$ cat config.mk
export PLATFORM = sky130hd
export DESIGN_NAME = scan_ctrl
export DESIGN_NICKNAME = d
export VERILOG_FILES = /design/src/rtl/scan_ctrl.sv
export SDC_FILE = /design/constraint.sdc
export NUM_CORES = 1
export LEC_CHECK = 0
export ABC_AREA = 0
export CAP_MARGIN = 20
export CORE_MARGIN = 2
export CORE_UTILIZATION = 40
export CTS_CLUSTER_SIZE = 12
export DETAILED_ROUTE_END_ITERATION = 12
export PLACE_DENSITY_LB_ADDON = 0.2
export SKIP_LAST_GASP = 1
export SYNTH_ARGS = -nofsm -noshare
export SYNTH_HDL_FRONTEND = slang
export SYNTH_SLANG_ARGS = --single-unit
$ cat constraint.sdc
create_clock -name clk -period 3 [get_ports clk]
set_clock_uncertainty 0.2 [all_clocks]
set_input_delay 0.45 -clock clk [delete_from_list [all_inputs] [get_ports clk]]
set_output_delay 0.45 -clock clk [all_outputs]
set_load 0.01 [all_outputs]
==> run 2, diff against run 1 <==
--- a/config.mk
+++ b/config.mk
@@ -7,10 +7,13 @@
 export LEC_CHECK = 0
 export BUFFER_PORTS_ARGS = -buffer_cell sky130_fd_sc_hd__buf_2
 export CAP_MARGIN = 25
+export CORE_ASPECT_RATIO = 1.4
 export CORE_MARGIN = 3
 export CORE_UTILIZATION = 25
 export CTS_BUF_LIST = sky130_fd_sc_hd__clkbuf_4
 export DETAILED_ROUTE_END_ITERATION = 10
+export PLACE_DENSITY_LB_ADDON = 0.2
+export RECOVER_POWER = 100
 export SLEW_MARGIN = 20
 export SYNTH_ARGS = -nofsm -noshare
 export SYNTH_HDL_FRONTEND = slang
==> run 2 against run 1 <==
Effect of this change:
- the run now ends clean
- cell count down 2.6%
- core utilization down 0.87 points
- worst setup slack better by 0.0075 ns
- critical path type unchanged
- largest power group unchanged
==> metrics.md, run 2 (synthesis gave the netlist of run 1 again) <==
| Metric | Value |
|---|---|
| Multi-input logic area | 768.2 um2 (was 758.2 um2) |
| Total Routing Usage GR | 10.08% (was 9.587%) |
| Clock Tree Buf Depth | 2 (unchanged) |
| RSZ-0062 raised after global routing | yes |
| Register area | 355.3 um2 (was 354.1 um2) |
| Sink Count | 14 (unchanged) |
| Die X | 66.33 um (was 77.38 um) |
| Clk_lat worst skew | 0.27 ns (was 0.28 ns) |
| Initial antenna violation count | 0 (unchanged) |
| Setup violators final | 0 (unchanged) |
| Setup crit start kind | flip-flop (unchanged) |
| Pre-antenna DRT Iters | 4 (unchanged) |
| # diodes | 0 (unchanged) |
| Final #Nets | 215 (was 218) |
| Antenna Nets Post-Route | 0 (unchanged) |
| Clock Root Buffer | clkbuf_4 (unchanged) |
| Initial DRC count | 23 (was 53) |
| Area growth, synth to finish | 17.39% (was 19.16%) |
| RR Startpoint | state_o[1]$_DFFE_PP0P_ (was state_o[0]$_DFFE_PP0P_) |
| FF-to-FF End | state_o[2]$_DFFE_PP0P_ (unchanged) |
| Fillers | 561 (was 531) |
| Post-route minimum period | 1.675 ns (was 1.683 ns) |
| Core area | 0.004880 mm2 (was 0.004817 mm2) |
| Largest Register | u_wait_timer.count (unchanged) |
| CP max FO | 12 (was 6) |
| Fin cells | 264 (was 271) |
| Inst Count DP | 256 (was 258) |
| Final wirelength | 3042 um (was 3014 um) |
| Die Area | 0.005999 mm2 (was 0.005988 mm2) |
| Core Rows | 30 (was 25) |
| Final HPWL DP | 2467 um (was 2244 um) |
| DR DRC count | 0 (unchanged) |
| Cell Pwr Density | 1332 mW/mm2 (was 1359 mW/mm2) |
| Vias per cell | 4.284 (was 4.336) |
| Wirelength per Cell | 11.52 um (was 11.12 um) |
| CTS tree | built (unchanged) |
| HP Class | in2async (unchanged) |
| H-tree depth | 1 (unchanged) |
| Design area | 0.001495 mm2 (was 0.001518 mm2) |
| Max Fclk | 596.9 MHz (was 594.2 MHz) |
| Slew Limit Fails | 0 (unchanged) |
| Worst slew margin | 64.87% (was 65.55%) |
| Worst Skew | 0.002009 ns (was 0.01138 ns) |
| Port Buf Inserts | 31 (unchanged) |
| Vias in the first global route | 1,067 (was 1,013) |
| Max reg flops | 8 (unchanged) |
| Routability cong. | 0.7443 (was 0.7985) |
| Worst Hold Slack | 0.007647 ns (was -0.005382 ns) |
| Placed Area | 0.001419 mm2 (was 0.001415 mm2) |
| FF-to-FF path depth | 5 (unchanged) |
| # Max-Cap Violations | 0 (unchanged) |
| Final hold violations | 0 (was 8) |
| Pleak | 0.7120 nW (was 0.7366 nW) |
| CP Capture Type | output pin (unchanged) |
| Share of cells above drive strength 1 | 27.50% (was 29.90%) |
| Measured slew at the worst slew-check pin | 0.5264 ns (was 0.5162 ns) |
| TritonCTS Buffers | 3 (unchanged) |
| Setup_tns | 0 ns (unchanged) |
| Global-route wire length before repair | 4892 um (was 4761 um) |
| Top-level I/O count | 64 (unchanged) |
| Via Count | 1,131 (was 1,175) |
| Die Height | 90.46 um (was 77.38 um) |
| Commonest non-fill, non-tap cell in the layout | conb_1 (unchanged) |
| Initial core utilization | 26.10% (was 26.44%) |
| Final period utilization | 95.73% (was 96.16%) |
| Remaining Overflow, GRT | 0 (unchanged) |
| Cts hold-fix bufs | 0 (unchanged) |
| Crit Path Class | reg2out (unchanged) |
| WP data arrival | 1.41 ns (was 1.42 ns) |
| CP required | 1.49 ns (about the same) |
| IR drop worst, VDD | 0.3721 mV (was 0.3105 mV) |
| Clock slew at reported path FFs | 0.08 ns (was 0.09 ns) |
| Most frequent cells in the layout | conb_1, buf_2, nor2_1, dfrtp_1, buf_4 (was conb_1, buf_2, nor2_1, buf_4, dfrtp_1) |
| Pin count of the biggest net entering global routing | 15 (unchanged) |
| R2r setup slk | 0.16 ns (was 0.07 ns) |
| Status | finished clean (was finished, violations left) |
File: src/rtl/systolic_pkg.sv
// Shared types for the systolic array result drain.
// Holds the drain controller state encoding.
package systolic_pkg;

   typedef enum logic [1:0] {
      IDLE,
      DRAIN,
      FLUSH
   } drain_state_t;

endpackage

File: src/rtl/systolic_result_drain.sv
// Drains a size x size systolic result array row-major into a
// valid/ready result stream through a one-entry output register.
//
// Ports:
//   clk, rst            clock, asynchronous active-high reset
//   go_val / go_rdy     drain request handshake (ready only in IDLE)
//   out_rsel/out_csel   row/column select to the array (registered index)
//   b_s_out             array word at the current selects (combinational)
//   send_val/send_rdy   result stream handshake
//   send_msg            result word
//   done                one-cycle pulse when the final word is accepted
//   send_last           (only with SYSTOLIC_DRAIN_LAST_EN) marks the
//                       final word (size-1,size-1)
module systolic_result_drain
   import systolic_pkg::*;
#(
   parameter int size  = 16,
   parameter int nbits = 16
) (
   input  logic                    clk,
   input  logic                    rst,
   input  logic                    go_val,
   output logic                    go_rdy,
   output logic [$clog2(size)-1:0] out_rsel,
   output logic [$clog2(size)-1:0] out_csel,
   input  logic [nbits-1:0]        b_s_out,
   output logic                    send_val,
   input  logic                    send_rdy,
   output logic [nbits-1:0]        send_msg,
`ifdef SYSTOLIC_DRAIN_LAST_EN
   output logic                    send_last,
`endif
   output logic                    done
);

   localparam int IW = $clog2(size);
   localparam logic [IW-1:0] LAST = IW'(size - 1);
   localparam logic [IW-1:0] ONE  = IW'(1);

   drain_state_t   state_q, state_d;
   logic [IW-1:0]  row_q, row_d;
   logic [IW-1:0]  col_q, col_d;
   logic           full_q, full_d;
   logic [nbits-1:0] msg_q, msg_d;
   logic           accept;

   assign accept = full_q && send_rdy;

   always_ff @(posedge clk or posedge rst) begin
      if (rst) begin
         state_q <= IDLE;
         row_q   <= '0;
         col_q   <= '0;
         full_q  <= 1'b0;
         msg_q   <= '0;
      end else begin
         state_q <= state_d;
         row_q   <= row_d;
         col_q   <= col_d;
         full_q  <= full_d;
         msg_q   <= msg_d;
      end
   end

   always_comb begin
      state_d = state_q;
      row_d   = row_q;
      col_d   = col_q;
      full_d  = full_q;
      msg_d   = msg_q;
      done    = 1'b0;
      unique case (state_q)
         IDLE: begin
            if (go_val) begin
               state_d = DRAIN;
               row_d   = '0;
               col_d   = '0;
            end
         end
         DRAIN: begin
            // Load whenever the register is empty or draining this
            // cycle; otherwise the index stalls with the register.
            if (!full_q || send_rdy) begin
               full_d = 1'b1;
               msg_d  = b_s_out;
               if (row_q == LAST && col_q == LAST) begin
                  state_d = FLUSH;
               end else if (col_q == LAST) begin
                  col_d = '0;
                  row_d = row_q + ONE;
               end else begin
                  col_d = col_q + ONE;
               end
            end
         end
         FLUSH: begin
            // Register holds the final word until it is taken.
            if (accept) begin
               full_d  = 1'b0;
               done    = 1'b1;
               state_d = IDLE;
               row_d   = '0;
               col_d   = '0;
            end
         end
         default: begin
            state_d = IDLE;
         end
      endcase
   end

   assign go_rdy   = (state_q == IDLE);
   assign out_rsel = row_q;
   assign out_csel = col_q;
   assign send_val = full_q;
   assign send_msg = msg_q;

`ifdef SYSTOLIC_DRAIN_LAST_EN
   // In FLUSH the register can only hold the (size-1,size-1) word.
   assign send_last = (state_q == FLUSH) && full_q;
`endif

endmodule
###
**Work instruction**. The listing above holds a line with "2 (unchanged) |" and a line with "0.004817 mm2) |". Print the stretch from the first through the second, exactly and alone.

**Output for this exercise**.
| Clock Tree Buf Depth | 2 (unchanged) |
| RSZ-0062 raised after global routing | yes |
| Register area | 355.3 um2 (was 354.1 um2) |
| Sink Count | 14 (unchanged) |
| Die X | 66.33 um (was 77.38 um) |
| Clk_lat worst skew | 0.27 ns (was 0.28 ns) |
| Initial antenna violation count | 0 (unchanged) |
| Setup violators final | 0 (unchanged) |
| Setup crit start kind | flip-flop (unchanged) |
| Pre-antenna DRT Iters | 4 (unchanged) |
| # diodes | 0 (unchanged) |
| Final #Nets | 215 (was 218) |
| Antenna Nets Post-Route | 0 (unchanged) |
| Clock Root Buffer | clkbuf_4 (unchanged) |
| Initial DRC count | 23 (was 53) |
| Area growth, synth to finish | 17.39% (was 19.16%) |
| RR Startpoint | state_o[1]$_DFFE_PP0P_ (was state_o[0]$_DFFE_PP0P_) |
| FF-to-FF End | state_o[2]$_DFFE_PP0P_ (unchanged) |
| Fillers | 561 (was 531) |
| Post-route minimum period | 1.675 ns (was 1.683 ns) |
| Core area | 0.004880 mm2 (was 0.004817 mm2) |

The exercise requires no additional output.